All I said was, that he could use the box tops from lots of model kits to decorate at least one wall, thereby providing a unique montage, and saving a small fortune on expensive wall paper.
Is it _that_ bad an idea?
Ah, I forgot - I'm no longer married, so there's a difference .....


----------



## Lucky13 (Oct 22, 2012)

Great idea for a man cave! Aircraft on one wall, cars on another etc., etc.!


----------



## Wayne Little (Oct 22, 2012)

Nothing wrong with that Terry, but i think being single probably makes it better....


----------



## evangilder (Oct 22, 2012)

I heard that. I wanted a wall for photos that I have taken at the house. I get the small hallway between the living room and the bathroom. But I think it's a great idea.


----------



## meatloaf109 (Oct 22, 2012)

Post pictures when you get it done!


----------



## Crimea_River (Oct 22, 2012)

So if you wanted to hang a picture on the wall, would it be a piece of framed wallpaper?


----------



## Wurger (Oct 22, 2012)

It sounds very good Terry. Take a few shots.


----------



## Aaron Brooks Wolters (Oct 22, 2012)

I think it's GREAT IDEA!!!! But then, I've not ever been married.


----------



## tigerdriver (Oct 22, 2012)

coat or two of future and it will be wipe clean too


----------



## Thorlifter (Oct 22, 2012)

Great idea for a single man or a man cave. You would have to have a saint of a woman for her to let you do that if your married.


----------



## Lucky13 (Oct 22, 2012)

Very, _very_ few of those around!


----------



## Capt. Vick (Oct 22, 2012)

Honestly Terry some of those box tops are like works of art. So why not? Maybe framed...


----------



## N4521U (Oct 23, 2012)

I have a golf trophy, a medal, framed..............
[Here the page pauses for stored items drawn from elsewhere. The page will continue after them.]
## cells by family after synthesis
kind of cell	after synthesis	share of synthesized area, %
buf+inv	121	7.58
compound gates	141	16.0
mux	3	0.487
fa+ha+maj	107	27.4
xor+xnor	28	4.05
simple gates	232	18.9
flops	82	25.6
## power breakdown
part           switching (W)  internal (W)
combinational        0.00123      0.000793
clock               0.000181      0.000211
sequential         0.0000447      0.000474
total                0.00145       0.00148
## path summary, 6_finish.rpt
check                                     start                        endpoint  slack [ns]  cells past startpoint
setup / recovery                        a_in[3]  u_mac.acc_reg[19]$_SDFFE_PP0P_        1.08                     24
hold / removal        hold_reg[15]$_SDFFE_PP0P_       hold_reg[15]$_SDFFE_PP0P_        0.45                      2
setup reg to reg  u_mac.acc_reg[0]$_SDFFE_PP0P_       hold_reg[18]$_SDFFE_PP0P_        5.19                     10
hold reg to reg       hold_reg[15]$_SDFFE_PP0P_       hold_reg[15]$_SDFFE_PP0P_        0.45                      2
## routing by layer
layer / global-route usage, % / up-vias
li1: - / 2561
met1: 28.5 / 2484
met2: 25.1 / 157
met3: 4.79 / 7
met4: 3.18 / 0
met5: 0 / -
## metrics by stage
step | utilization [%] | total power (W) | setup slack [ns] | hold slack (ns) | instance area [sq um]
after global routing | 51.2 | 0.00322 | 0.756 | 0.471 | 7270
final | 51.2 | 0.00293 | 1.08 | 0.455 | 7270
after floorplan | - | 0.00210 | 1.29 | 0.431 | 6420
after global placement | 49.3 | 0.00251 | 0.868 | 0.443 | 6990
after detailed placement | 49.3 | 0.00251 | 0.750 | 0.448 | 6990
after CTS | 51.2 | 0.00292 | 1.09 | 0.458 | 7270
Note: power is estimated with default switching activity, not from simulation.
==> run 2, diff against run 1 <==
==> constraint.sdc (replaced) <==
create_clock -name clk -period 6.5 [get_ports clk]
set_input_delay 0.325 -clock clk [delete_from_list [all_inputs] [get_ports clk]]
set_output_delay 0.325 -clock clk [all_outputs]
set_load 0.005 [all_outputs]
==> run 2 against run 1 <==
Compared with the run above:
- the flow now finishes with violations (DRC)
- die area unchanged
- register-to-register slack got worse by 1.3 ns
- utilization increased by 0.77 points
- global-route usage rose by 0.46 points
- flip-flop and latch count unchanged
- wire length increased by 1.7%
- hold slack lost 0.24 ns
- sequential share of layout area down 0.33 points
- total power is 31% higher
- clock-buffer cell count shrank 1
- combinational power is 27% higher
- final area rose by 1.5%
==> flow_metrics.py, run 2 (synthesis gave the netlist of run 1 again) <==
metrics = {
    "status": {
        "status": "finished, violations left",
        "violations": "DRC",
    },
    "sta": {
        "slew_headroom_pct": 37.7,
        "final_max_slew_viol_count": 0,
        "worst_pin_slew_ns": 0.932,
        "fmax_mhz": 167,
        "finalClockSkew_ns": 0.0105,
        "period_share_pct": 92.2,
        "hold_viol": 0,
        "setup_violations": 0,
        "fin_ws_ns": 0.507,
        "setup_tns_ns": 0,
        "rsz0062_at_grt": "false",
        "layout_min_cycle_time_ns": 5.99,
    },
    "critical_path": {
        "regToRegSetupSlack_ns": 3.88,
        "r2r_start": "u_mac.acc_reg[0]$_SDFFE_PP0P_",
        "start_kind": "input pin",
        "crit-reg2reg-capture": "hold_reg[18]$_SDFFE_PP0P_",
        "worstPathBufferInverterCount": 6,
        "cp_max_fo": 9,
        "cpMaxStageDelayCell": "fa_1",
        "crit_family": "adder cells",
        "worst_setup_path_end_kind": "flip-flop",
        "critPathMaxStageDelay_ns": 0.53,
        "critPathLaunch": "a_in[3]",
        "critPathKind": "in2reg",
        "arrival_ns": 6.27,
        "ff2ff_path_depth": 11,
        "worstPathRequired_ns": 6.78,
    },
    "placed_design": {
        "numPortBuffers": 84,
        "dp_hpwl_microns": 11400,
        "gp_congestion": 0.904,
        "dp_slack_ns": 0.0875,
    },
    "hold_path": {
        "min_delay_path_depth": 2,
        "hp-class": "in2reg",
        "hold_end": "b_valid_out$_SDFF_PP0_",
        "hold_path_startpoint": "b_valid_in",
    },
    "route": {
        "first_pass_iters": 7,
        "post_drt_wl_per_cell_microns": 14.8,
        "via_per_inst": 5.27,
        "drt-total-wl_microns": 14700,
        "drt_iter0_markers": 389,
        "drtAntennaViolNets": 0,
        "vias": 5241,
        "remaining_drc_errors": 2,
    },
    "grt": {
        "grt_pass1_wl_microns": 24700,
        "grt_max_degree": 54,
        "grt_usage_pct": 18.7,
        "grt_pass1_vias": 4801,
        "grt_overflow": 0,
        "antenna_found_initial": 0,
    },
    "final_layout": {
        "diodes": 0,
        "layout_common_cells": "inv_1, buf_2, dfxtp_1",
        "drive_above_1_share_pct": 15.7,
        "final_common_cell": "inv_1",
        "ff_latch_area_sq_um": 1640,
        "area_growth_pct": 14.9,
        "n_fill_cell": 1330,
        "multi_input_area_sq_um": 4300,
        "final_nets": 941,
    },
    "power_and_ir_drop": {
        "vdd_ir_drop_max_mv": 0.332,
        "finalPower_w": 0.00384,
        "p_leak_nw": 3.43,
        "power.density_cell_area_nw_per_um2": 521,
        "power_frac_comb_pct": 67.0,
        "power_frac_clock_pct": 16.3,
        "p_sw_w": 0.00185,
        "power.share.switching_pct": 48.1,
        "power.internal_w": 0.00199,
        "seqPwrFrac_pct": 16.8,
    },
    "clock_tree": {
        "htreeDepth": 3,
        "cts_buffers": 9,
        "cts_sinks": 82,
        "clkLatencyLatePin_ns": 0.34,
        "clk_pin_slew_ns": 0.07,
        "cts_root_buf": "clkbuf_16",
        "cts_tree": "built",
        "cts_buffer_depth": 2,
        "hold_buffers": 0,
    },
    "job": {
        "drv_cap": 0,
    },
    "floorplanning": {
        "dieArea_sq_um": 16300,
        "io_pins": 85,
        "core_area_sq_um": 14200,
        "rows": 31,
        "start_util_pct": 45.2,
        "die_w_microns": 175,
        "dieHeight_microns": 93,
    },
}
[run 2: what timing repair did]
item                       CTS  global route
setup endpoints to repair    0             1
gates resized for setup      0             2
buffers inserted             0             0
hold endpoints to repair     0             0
--- config.mk ---
export PLATFORM = sky130hd
export DESIGN_NAME = mem_copy_engine_flat
export DESIGN_NICKNAME = d
export VERILOG_FILES = /design/src/rtl/mem_copy_engine_if.sv /design/src/rtl/mem_copy_engine.sv /design/src/flat_wrapper.sv
export SDC_FILE = /design/constraint.sdc
export NUM_CORES = 1
export LEC_CHECK = 0
export CORE_AREA = 2 2 109 216
export CTS_CLUSTER_SIZE = 28
export DETAILED_ROUTE_END_ITERATION = 12
export DIE_AREA = 0 0 111 218
export GPL_TIMING_DRIVEN = 0
export PLACE_DENSITY_LB_ADDON = 0.15
export SETUP_SLACK_MARGIN = 0.4
export SYNTH_ARGS = -nofsm -noshare
export SYNTH_HDL_FRONTEND = slang
export SYNTH_SLANG_ARGS = --single-unit
--- constraint.sdc ---
create_clock -name clk -period 8.3 [get_ports clk]
set_input_delay 1.66 -clock clk [delete_from_list [all_inputs] [get_ports clk]]
set_output_delay 1.66 -clock clk [all_outputs]
set_load 0.02 [all_outputs]
--- src/rtl/mem_copy_engine_if.sv ---
// mem_copy_engine_if: control, CPU-side and memory-side signals of the block-copy engine
//   start/src/dst/len     copy request and its operands
//   busy/done/err         engine status (done/err are 1-cycle pulses)
//   cpu_r_addr_1, cpu_w_* CPU's port-1 read address and write port
//   mem_r_addr_1, mem_w_* muxed signals to the memory; mem_r_data_1 from the memory
//   slave modport is the engine, master modport is the CPU/memory side
interface mem_copy_engine_if #(
   parameter int ADDR_WIDTH = 16,
   parameter int DATA_WIDTH = 16
);
   logic                  start;
   logic [ADDR_WIDTH-1:0] src;
   logic [ADDR_WIDTH-1:0] dst;
   logic [ADDR_WIDTH-1:0] len;
   logic                  busy;
   logic                  done;
   logic                  err;
   logic [ADDR_WIDTH-1:0] cpu_r_addr_1;
   logic [ADDR_WIDTH-1:0] cpu_w_addr;
   logic [DATA_WIDTH-1:0] cpu_w_data;
   logic                  cpu_w_en;
   logic [ADDR_WIDTH-1:0] mem_r_addr_1;
   logic [DATA_WIDTH-1:0] mem_r_data_1;
   logic [ADDR_WIDTH-1:0] mem_w_addr;
   logic [DATA_WIDTH-1:0] mem_w_data;
   logic                  mem_w_en;
   modport slave (
      input  start, src, dst, len, cpu_r_addr_1, cpu_w_addr, cpu_w_data, cpu_w_en, mem_r_data_1,
      output busy, done, err, mem_r_addr_1, mem_w_addr, mem_w_data, mem_w_en
   );
   modport master (
      output start, src, dst, len, cpu_r_addr_1, cpu_w_addr, cpu_w_data, cpu_w_en, mem_r_data_1,
      input  busy, done, err, mem_r_addr_1, mem_w_addr, mem_w_data, mem_w_en
   );
endinterface

--- src/rtl/mem_copy_engine.sv ---
// mem_copy_engine: copies len words from src to dst through memory read port 1 and the write port
//   clk, rst  clock and synchronous active-high reset
//   bus       mem_copy_engine_if.slave: request/status, CPU port-1/write signals, memory signals
module mem_copy_engine #(
   parameter int N_ELEMENTS = 128,
   parameter int ADDR_WIDTH = 16,
   parameter int DATA_WIDTH = 16
) (
   input logic              clk,
   input logic              rst,
   mem_copy_engine_if.slave bus
);
   typedef enum logic [1:0] {IDLE, COPY, DONE, ERR} state_t;
   localparam logic [ADDR_WIDTH:0]   LIMIT = (ADDR_WIDTH+1)'(N_ELEMENTS);
   localparam logic [ADDR_WIDTH-1:0] ONE   = ADDR_WIDTH'(1);
   state_t                state;
   logic [ADDR_WIDTH-1:0] src_q, dst_q, cnt;
   logic                  dir, busy_q, done_q, err_q;
   logic                  oob, down, eng_we;
   logic [DATA_WIDTH-1:0] w_data;
   // one extra bit so base+len cannot wrap back into range
   assign oob = ({1'b0, bus.src} + {1'b0, bus.len} > LIMIT) || ({1'b0, bus.dst} + {1'b0, bus.len} > LIMIT);
   // copying top-down when dst is above src keeps overlapping copies correct
   assign down = bus.dst > bus.src;
   // a reset arriving mid-copy must not complete the word in flight
   assign eng_we = state == COPY && !bus.cpu_w_en && !rst;
   assign w_data = eng_we ? bus.mem_r_data_1 : bus.cpu_w_data;
   assign bus.mem_r_addr_1 = state == COPY ? src_q : bus.cpu_r_addr_1;
   assign bus.mem_w_en = bus.cpu_w_en || eng_we;
   assign bus.mem_w_addr = eng_we ? dst_q : bus.cpu_w_addr;
   assign bus.mem_w_data = w_data;
   assign bus.busy = busy_q;
   assign bus.done = done_q;
   assign bus.err = err_q;
   // src_q/dst_q walk as live pointers; cnt holds the words still to write
   always_ff @(posedge clk) begin
      if (rst) begin
         state  <= IDLE;
         src_q  <= '0;
         dst_q  <= '0;
         cnt    <= '0;
         dir    <= 1'b0;
         busy_q <= 1'b0;
         done_q <= 1'b0;
         err_q  <= 1'b0;
      end else begin
         done_q <= 1'b0;
         err_q  <= 1'b0;
         case (state)
            IDLE: if (bus.start) begin
               if (oob) begin
                  state <= ERR;
                  err_q <= 1'b1;
               end else if (bus.len == '0) begin
                  state  <= DONE;
                  done_q <= 1'b1;
               end else begin
                  state  <= COPY;
                  busy_q <= 1'b1;
                  dir    <= down;
                  src_q  <= down ? bus.src + bus.len - ONE : bus.src;
                  dst_q  <= down ? bus.dst + bus.len - ONE : bus.dst;
                  cnt    <= bus.len;
               end
            end
            COPY: if (!bus.cpu_w_en) begin
               src_q <= dir ? src_q - ONE : src_q + ONE;
               dst_q <= dir ? dst_q - ONE : dst_q + ONE;
               cnt   <= cnt - ONE;
               if (cnt == ONE) begin
                  state  <= DONE;
                  busy_q <= 1'b0;
                  done_q <= 1'b1;
               end
            end
            default: state <= IDLE;
         endcase
      end
   end
endmodule

--- src/flat_wrapper.sv ---
// flat-port wrapper written by rule: the top's interface ports become plain ports
module mem_copy_engine_flat 
#(
   parameter int N_ELEMENTS = 128,
   parameter int ADDR_WIDTH = 16,
   parameter int DATA_WIDTH = 16
)
  (clk, rst, bus_start, bus_src, bus_dst, bus_len, bus_cpu_r_addr_1, bus_cpu_w_addr, bus_cpu_w_data, bus_cpu_w_en, bus_mem_r_data_1, bus_busy, bus_done, bus_err, bus_mem_r_addr_1, bus_mem_w_addr, bus_mem_w_data, bus_mem_w_en);
  mem_copy_engine_if #(.ADDR_WIDTH(ADDR_WIDTH), .DATA_WIDTH(DATA_WIDTH)) bus_i ();
  input logic clk;
  input logic rst;
  input wire logic [$bits(bus_i.start)-1:0] bus_start;
  input wire logic [$bits(bus_i.src)-1:0] bus_src;
  input wire logic [$bits(bus_i.dst)-1:0] bus_dst;
  input wire logic [$bits(bus_i.len)-1:0] bus_len;
  input wire logic [$bits(bus_i.cpu_r_addr_1)-1:0] bus_cpu_r_addr_1;
  input wire logic [$bits(bus_i.cpu_w_addr)-1:0] bus_cpu_w_addr;
  input wire logic [$bits(bus_i.cpu_w_data)-1:0] bus_cpu_w_data;
  input wire logic [$bits(bus_i.cpu_w_en)-1:0] bus_cpu_w_en;
  input wire logic [$bits(bus_i.mem_r_data_1)-1:0] bus_mem_r_data_1;
  output wire logic [$bits(bus_i.busy)-1:0] bus_busy;
  output wire logic [$bits(bus_i.done)-1:0] bus_done;
  output wire logic [$bits(bus_i.err)-1:0] bus_err;
  output wire logic [$bits(bus_i.mem_r_addr_1)-1:0] bus_mem_r_addr_1;
  output wire logic [$bits(bus_i.mem_w_addr)-1:0] bus_mem_w_addr;
  output wire logic [$bits(bus_i.mem_w_data)-1:0] bus_mem_w_data;
  output wire logic [$bits(bus_i.mem_w_en)-1:0] bus_mem_w_en;
  assign bus_i.start = bus_start;
  assign bus_i.src = bus_src;
  assign bus_i.dst = bus_dst;
  assign bus_i.len = bus_len;
  assign bus_i.cpu_r_addr_1 = bus_cpu_r_addr_1;
  assign bus_i.cpu_w_addr = bus_cpu_w_addr;
  assign bus_i.cpu_w_data = bus_cpu_w_data;
  assign bus_i.cpu_w_en = bus_cpu_w_en;
  assign bus_i.mem_r_data_1 = bus_mem_r_data_1;
  assign bus_busy = bus_i.busy;
  assign bus_done = bus_i.done;
  assign bus_err = bus_i.err;
  assign bus_mem_r_addr_1 = bus_i.mem_r_addr_1;
  assign bus_mem_w_addr = bus_i.mem_w_addr;
  assign bus_mem_w_data = bus_i.mem_w_data;
  assign bus_mem_w_en = bus_i.mem_w_en;
  mem_copy_engine #(.N_ELEMENTS(N_ELEMENTS), .ADDR_WIDTH(ADDR_WIDTH), .DATA_WIDTH(DATA_WIDTH)) u_core (.clk(clk), .rst(rst), .bus(bus_i));
endmodule
==> out/results.ini <==
[outcome]
outcome = completed

[placed_design]
dp_hpwl_um = 30500
numPortBuffers = 166
gp_congestion = 0.977

[critical_path]
critPathMaxFanout = 10
start_kind = input pin
arrival_ps = 5170
critical_path.top_delay_family = buffers and inverters
cp-end-kind = primary output
crit_chain = clkdlybuf4s50_1, or2_2, clkbuf_1, nor2_1, clkbuf_1, mux2_2, clkdlybuf4s50_1
cp_slowest_stage_delay_ps = 670
critPathBufInv = 4
path_class = input pin to primary output
required_ps = 6640
critPathSlowestCell = nor2_1

[floorplan]
die_w_um = 111
core_area_um2 = 22500
io_pins = 168
start_util_pct = 39.3
dieArea_um2 = 24200
die_h_um = 218
row_count = 78

[sta]
final-hold-violation-count = 0
tns_ps = 0
whs_ps = 463
setup_viol = 0
clock_skew_ps = 13.7
fin_crit_ps = 6830
rsz0062_at_grt = no
tightest_slew_ps = 1370
period_share_pct = 82.3
slew_headroom_pct = 8.31
clock.fmax_mhz = 146
slew_viol_final = 0

[detailed_routing]
viasPerCell = 5.97
wirelength_um = 36500
drt_pre_antenna_iters = 7
via_count = 10100
wire_per_inst_um = 21.7
dr_wl_met2_um = 19100
met3_length_um = 1610
wl_met1_um = 12300
antenna_left = 0
drtIter0Drc = 450
drc = 0
topRoutingLayerUsed = met4

[finish]
final_util_pct = 48.9
synthToLayoutAreaGrowth_pct = 24.4
drive_gt1_share_pct = 4.91
fin_nets = 1663
n_antenna_cell = 0

[global_route]
grt_max_degree = 30
grt_first_pass_wirelength_um = 55500
grt_usage_pct = 29.4
grt_overflow = 0
antenna_found_initial = 0
grt_pass1_vias = 10200

[clock_tree]
ctsHoldBuffers = 0
cts_setup_buffers = 0
cts_buffer_depth = 2
cts.sinks = 54
root_buffer = clkbuf_16
cts-resized-gates = 0
path_clk_slew_ps = 80
htree_levels = 2
cts_made_buffers = 5
clkLatencyLatePin_ps = 320
cts_tree = done

[synthesis]
syn_area_um2 = 8860
async_flop_share_pct = 0
ys_warn_count = 0
syn_nets = 1490
synth_cells = 1232
ys_seq_area_share_pct = 12.2
synth_cell_types = 75
synthFlopType = dfxtp_1
synth_edf_count = 0
ys_ff_latch = 54
synth.avg_cell_area_um2 = 7.19

[power]
power_density_nw_per_um2 = 112
power_leakage_nw = 4.74
peakVddDrop_v = 0.0000828

[flow_run]
cap_violations = 0

[hold_path]
hp-class = flop to flop

-- cells in the mapped netlist (8+ instances only) --
library cell	n	area share [%]
a31oi_1	12	0.85
and3_1	8	0.56
nor3_1	50	2.8
ha_1	136	19
a211oi_1	31	2.6
nor2_1	76	3.2
mux2_2	33	4.2
nor4_1	17	1.2
o21a_1	15	1.3
nand3_1	35	2.0
nand2_1	129	5.5
a21oi_1	93	5.3
o32ai_1	8	0.79
xnor2_1	36	3.6
dfxtp_1	54	12
o211ai_1	24	2.0
xor2_1	14	1.4
o221ai_1	12	1.2
or3_1	11	0.78
a21o_1	22	1.9
and2_1	8	0.56
nand2b_1	18	1.3
o31ai_1	12	1.0
clkbuf_1	38	1.6
inv_1	122	5.2
nor2b_1	8	0.56
o21ai_0	78	4.4
nand4_1	14	0.99
-- per-stage QoR --
stage / instances / total power, mW / worst slack [ps] / area (um^2)
finish: 1686 / 1.24 / 1470 / 11000
global route: 1686 / 1.31 / 1360 / 11000
CTS: 1686 / 1.23 / 1470 / 11000
detailed placement: 1678 / 1.00 / 1480 / 10900
global placement: 1678 / 0.997 / 1450 / 10900
floorplan: 1232 / 0.734 / 3500 / 8860
-- power by group --
| part | total [mW] | internal, mW | switching (mW) | leakage, nW |
|---|---|---|---|---|
| sequential | 0.288 | 0.274 | 0.0141 | 0.439 |
| clock | 0.229 | 0.113 | 0.116 | 0.0698 |
| combinational | 0.722 | 0.293 | 0.429 | 4.23 |
| total | 1.24 | 0.679 | 0.559 | 4.74 |
-- routing by layer --
layer,vias up,track usage [%]
met2,405,56.3
met5,-,0
met4,0,24.5
met1,4663,27.4
li1,4846,-
met3,157,3.14
-- area by class of cell --
class	count	area, um^2
inverter	123	462
timing repair buffer	166	1660
sequential	54	1080
tap	280	350
fill	2361	11500
clock buffer	5	125
buffer	53	231
multi-input combinational	1002	7090
clock inverter	3	21.3
-- kinds of logic (layout without fill, tap and decap cells) --
logic type	count (synthesis)	in the layout	share of synthesized area, %
compound gates	369	369	27.8
fa+ha+maj	142	142	20.6
buf+inv	176	350	7.82
simple gates	404	404	22.1
mux	37	37	4.64
flops	54	54	12.2
xor+xnor	50	50	4.94
-- path summary, 6_finish.rpt --
path,depth (start not counted),to,startpoint,slack (ps)
worst max register to register,12,u_core.dst_q[14]$_SDFFE_PP0P_,u_core.dir$_SDFFE_PP0P_,3910
worst min-delay path,2,u_core.cnt[9]$_SDFFE_PP0P_,u_core.cnt[9]$_SDFFE_PP0P_,460
worst max-delay path,7,bus_mem_w_data[13],bus_cpu_w_en,1470
worst min register to register,2,u_core.cnt[9]$_SDFFE_PP0P_,u_core.cnt[9]$_SDFFE_PP0P_,460
-- tightest hold or removal path, cell delays in order (launching register included) --
cell     delay, ps
dfxtp_1        310
nand2_1         50
o32ai_1         50
-- flip-flops by register name, indices dropped and copies added, names as in the netlist --
signal and count:
u_core.state 2, u_core.bus.err 1, u_core.bus.busy 1, u_core.src_q 16, u_core.dir 1, u_core.dst_q 16
u_core.cnt 16, u_core.bus.done 1
-- cells in the final DEF, fill, tap and decap left out, types with 11 or more instances in the layout --
cell / instances
a211oi_1: 31
a21o_1: 22
a21oi_1: 93
a31oi_1: 12
clkbuf_1: 38
clkdlybuf4s50_1: 166
dfxtp_1: 54
ha_1: 136
inv_1: 122
mux2_2: 33
nand2_1: 129
nand2b_1: 18
nand3_1: 35
nand4_1: 14
nor2_1: 76
nor3_1: 50
nor4_1: 17
o211ai_1: 24
o21a_1: 15
o21ai_0: 78
o221ai_1: 12
o31ai_1: 12
or3_1: 11
xnor2_1: 36
xor2_1: 14
Note: power is estimated with default switching activity, not from simulation.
it hangs in the downstairs toilet......... right in your face when sitting on the throne!
Thanks honey....

Beaudy idea Terry!


----------



## destrozas (Oct 23, 2012)

home once saw a person who had more money than the 12 cars weighed he had in his garage, had an exclusive room for their flight simulation game and had decorated the air like blue sky and clouds, had aircraft also made ​​some figure on vinyl, was so real that felt like you were looking out the airplane window.
so it is possible terry, if you ever get me my place in order to have all the things I would do something like organized, gives good kharma.


----------



## Crunch (Oct 23, 2012)

A mate of mine who's a tiler did this (for a customer) this week.

I like it. 8)


----------



## Wayne Little (Oct 23, 2012)

Cool!


----------



## N4521U (Oct 23, 2012)

I do like That.....
coming from a sign painting and calligraphy background That suits me.


----------



## Lucky13 (Oct 23, 2012)

That's cool!


----------



## T Bolt (Oct 23, 2012)

Knew a couple of guys in collage that did that to their dorm room walls with beer cases


----------



## Wayne Little (Oct 24, 2012)

Had a good time doing it to I'll bet...


----------



## Lucky13 (Oct 24, 2012)

Wallpaper with some Roy Cross art and others of course! 8)


----------



## muscogeemike (Oct 24, 2012)

I think it is a fine idea.
I, being single and able to do as I please, have photo’s, paintings, posters, etc. of aircraft anywhere where I don’t have shelves of models in my work room.


----------



## Matt308 (Oct 24, 2012)

I personally like the idea, but the WAF (wife acceptance factor) likely pegs a low 1 out of 10. Chalk up his response as recognizing a cool idea that wifey would very likely nix.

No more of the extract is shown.